## Task instructions
Determine the number of lines in the data that include the word "equal", and write only that number.

++++ Working data ++++

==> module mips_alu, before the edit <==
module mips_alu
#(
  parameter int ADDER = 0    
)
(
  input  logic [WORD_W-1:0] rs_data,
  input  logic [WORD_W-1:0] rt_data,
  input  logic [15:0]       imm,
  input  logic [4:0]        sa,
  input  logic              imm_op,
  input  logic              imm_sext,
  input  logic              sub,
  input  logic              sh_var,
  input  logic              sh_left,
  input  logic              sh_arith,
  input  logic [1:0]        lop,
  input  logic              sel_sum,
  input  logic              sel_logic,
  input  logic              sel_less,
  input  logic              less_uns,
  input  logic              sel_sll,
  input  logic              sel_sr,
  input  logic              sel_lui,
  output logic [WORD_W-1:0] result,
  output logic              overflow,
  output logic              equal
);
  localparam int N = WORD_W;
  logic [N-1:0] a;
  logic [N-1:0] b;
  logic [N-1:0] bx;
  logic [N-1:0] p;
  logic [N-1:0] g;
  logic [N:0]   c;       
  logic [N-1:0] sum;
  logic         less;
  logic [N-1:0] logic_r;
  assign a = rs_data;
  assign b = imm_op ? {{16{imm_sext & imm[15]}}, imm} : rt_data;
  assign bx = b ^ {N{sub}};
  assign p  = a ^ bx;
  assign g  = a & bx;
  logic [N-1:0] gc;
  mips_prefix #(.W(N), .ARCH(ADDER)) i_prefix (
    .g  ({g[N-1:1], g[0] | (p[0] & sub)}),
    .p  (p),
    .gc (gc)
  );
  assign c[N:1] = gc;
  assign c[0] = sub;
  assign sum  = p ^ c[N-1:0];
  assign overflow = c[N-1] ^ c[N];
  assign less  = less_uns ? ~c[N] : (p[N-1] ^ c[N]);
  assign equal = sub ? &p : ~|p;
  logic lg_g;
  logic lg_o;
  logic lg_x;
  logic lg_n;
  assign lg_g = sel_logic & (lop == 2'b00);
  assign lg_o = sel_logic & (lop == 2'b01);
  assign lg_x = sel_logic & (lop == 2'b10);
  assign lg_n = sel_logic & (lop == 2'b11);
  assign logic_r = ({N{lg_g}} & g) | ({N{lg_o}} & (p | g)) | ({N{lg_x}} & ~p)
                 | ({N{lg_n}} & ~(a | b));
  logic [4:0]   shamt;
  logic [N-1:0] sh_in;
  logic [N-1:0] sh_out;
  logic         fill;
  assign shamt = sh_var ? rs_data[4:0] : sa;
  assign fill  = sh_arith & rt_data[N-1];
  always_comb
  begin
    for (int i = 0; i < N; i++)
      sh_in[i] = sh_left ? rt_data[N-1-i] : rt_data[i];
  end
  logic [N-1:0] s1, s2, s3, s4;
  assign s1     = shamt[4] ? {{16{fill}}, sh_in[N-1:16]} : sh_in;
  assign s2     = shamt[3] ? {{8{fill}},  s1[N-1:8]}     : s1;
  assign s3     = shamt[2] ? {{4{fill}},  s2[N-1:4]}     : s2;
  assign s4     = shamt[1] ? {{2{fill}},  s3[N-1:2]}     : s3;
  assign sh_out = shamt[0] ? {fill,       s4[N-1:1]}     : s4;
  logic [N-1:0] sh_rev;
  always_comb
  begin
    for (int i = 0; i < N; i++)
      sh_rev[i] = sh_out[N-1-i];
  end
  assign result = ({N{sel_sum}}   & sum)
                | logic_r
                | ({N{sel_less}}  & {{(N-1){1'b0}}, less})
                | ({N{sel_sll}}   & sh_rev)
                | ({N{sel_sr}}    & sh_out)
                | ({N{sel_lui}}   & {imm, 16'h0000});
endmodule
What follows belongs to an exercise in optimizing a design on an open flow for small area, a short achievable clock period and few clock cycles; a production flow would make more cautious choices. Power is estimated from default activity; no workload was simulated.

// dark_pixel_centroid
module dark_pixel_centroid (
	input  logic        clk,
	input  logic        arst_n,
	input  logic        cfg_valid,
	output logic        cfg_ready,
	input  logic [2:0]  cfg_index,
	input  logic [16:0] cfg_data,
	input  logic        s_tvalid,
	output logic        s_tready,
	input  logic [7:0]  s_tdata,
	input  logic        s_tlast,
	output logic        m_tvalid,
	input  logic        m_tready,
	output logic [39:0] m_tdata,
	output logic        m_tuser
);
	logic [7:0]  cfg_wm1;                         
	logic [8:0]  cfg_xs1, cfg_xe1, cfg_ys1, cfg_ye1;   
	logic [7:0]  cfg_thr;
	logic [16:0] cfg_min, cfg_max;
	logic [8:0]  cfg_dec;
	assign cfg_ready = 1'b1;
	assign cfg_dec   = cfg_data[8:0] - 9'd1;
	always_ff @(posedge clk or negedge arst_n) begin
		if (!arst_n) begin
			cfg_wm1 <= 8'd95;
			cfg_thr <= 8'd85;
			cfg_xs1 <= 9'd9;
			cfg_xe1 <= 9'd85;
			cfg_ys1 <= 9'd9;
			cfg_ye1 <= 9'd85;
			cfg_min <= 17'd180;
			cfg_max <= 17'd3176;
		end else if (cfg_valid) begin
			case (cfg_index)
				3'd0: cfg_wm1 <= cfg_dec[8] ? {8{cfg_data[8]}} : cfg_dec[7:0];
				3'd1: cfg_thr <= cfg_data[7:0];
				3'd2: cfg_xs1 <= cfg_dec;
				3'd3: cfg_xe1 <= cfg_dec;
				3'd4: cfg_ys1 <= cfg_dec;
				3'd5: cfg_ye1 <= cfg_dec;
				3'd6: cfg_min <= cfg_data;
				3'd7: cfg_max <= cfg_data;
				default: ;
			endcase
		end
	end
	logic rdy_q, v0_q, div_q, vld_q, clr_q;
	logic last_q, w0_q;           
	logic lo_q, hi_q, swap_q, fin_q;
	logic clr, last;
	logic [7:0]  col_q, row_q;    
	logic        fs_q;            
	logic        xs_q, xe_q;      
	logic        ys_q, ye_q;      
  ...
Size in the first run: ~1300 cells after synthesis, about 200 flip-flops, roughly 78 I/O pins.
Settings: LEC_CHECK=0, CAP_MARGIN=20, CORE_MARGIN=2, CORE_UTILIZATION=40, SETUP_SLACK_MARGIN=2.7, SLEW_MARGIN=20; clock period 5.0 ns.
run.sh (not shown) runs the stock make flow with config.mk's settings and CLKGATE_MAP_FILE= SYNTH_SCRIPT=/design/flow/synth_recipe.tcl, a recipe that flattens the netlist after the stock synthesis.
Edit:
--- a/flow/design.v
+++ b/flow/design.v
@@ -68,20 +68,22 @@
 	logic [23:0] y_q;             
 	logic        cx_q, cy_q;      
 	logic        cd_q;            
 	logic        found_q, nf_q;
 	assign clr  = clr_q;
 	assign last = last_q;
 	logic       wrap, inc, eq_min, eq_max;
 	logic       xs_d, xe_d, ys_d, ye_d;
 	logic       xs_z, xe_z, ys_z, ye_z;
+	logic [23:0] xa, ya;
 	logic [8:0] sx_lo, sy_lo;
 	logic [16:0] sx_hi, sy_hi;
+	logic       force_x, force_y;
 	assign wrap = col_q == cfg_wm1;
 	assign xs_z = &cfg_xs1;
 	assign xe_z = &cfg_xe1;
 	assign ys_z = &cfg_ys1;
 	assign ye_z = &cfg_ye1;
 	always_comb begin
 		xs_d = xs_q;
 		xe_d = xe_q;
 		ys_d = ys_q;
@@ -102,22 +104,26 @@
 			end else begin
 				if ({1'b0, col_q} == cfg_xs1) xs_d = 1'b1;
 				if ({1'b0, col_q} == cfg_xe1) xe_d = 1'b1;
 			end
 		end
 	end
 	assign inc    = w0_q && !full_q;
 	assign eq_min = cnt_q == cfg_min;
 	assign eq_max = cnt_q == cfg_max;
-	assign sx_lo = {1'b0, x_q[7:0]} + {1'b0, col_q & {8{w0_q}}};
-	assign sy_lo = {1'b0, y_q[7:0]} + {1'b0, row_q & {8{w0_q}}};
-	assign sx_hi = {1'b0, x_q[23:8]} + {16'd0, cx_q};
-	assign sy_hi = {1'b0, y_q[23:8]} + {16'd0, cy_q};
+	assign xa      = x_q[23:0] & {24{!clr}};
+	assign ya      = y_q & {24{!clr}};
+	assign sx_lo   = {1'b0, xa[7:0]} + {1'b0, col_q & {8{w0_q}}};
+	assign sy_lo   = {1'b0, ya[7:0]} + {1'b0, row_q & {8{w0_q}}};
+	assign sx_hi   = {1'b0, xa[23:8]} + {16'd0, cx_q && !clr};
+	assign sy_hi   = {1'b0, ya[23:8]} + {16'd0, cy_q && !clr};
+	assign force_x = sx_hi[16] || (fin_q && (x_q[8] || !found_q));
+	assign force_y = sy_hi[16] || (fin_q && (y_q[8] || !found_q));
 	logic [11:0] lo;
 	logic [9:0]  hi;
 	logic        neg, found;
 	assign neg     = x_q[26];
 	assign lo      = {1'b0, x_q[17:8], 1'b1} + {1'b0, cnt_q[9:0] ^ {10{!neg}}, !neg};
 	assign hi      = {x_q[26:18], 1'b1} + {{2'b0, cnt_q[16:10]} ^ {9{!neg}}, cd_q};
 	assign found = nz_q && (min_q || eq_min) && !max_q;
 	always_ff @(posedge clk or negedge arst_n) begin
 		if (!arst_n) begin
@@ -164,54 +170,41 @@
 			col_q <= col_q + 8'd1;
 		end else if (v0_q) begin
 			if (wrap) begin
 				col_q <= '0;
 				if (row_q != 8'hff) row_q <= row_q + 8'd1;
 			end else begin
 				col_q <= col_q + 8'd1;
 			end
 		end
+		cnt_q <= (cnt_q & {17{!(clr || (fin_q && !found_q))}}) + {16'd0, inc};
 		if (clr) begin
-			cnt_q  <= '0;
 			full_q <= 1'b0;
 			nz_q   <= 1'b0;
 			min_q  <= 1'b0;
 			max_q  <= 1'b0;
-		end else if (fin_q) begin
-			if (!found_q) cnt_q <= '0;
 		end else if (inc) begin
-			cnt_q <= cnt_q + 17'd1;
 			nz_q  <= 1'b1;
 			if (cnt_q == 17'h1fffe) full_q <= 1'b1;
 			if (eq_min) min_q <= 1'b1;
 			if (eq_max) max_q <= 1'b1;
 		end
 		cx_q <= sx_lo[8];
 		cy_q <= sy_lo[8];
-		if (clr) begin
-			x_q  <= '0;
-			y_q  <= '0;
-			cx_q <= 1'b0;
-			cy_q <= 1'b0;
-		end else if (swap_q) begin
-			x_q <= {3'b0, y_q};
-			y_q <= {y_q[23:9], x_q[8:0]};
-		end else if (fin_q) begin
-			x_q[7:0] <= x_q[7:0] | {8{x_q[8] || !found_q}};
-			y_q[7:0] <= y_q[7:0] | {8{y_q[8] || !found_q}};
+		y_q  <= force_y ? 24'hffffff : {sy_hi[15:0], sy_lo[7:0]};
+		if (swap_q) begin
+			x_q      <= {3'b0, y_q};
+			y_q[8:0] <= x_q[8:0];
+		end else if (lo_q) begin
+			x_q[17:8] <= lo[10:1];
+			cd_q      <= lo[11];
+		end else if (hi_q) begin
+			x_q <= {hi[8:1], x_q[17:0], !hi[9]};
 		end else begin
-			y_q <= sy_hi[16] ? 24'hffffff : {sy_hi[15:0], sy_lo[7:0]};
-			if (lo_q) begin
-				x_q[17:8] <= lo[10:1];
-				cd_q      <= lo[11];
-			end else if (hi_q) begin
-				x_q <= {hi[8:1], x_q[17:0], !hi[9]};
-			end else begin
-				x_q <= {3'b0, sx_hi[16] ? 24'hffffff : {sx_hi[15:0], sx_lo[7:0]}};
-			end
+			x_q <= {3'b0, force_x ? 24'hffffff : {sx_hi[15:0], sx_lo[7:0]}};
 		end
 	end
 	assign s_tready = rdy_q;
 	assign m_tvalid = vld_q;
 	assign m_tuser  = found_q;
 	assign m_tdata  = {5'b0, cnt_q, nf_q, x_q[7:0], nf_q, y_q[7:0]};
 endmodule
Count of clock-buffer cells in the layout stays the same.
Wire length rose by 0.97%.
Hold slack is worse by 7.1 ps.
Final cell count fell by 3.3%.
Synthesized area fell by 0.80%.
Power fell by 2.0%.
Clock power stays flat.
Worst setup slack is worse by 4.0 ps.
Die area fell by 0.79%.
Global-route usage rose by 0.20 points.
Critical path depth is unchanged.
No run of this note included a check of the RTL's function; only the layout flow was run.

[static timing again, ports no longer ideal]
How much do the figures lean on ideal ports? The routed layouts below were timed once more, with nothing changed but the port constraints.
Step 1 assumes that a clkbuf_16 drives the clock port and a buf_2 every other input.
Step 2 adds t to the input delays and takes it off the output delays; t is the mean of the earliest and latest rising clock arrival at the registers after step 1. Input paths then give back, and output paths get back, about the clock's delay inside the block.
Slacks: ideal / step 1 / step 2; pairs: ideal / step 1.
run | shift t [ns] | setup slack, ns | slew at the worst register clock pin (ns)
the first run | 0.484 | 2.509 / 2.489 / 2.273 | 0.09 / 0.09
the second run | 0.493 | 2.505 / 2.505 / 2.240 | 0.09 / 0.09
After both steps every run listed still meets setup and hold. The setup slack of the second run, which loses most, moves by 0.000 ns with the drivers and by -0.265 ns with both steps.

++++

## Answer space
2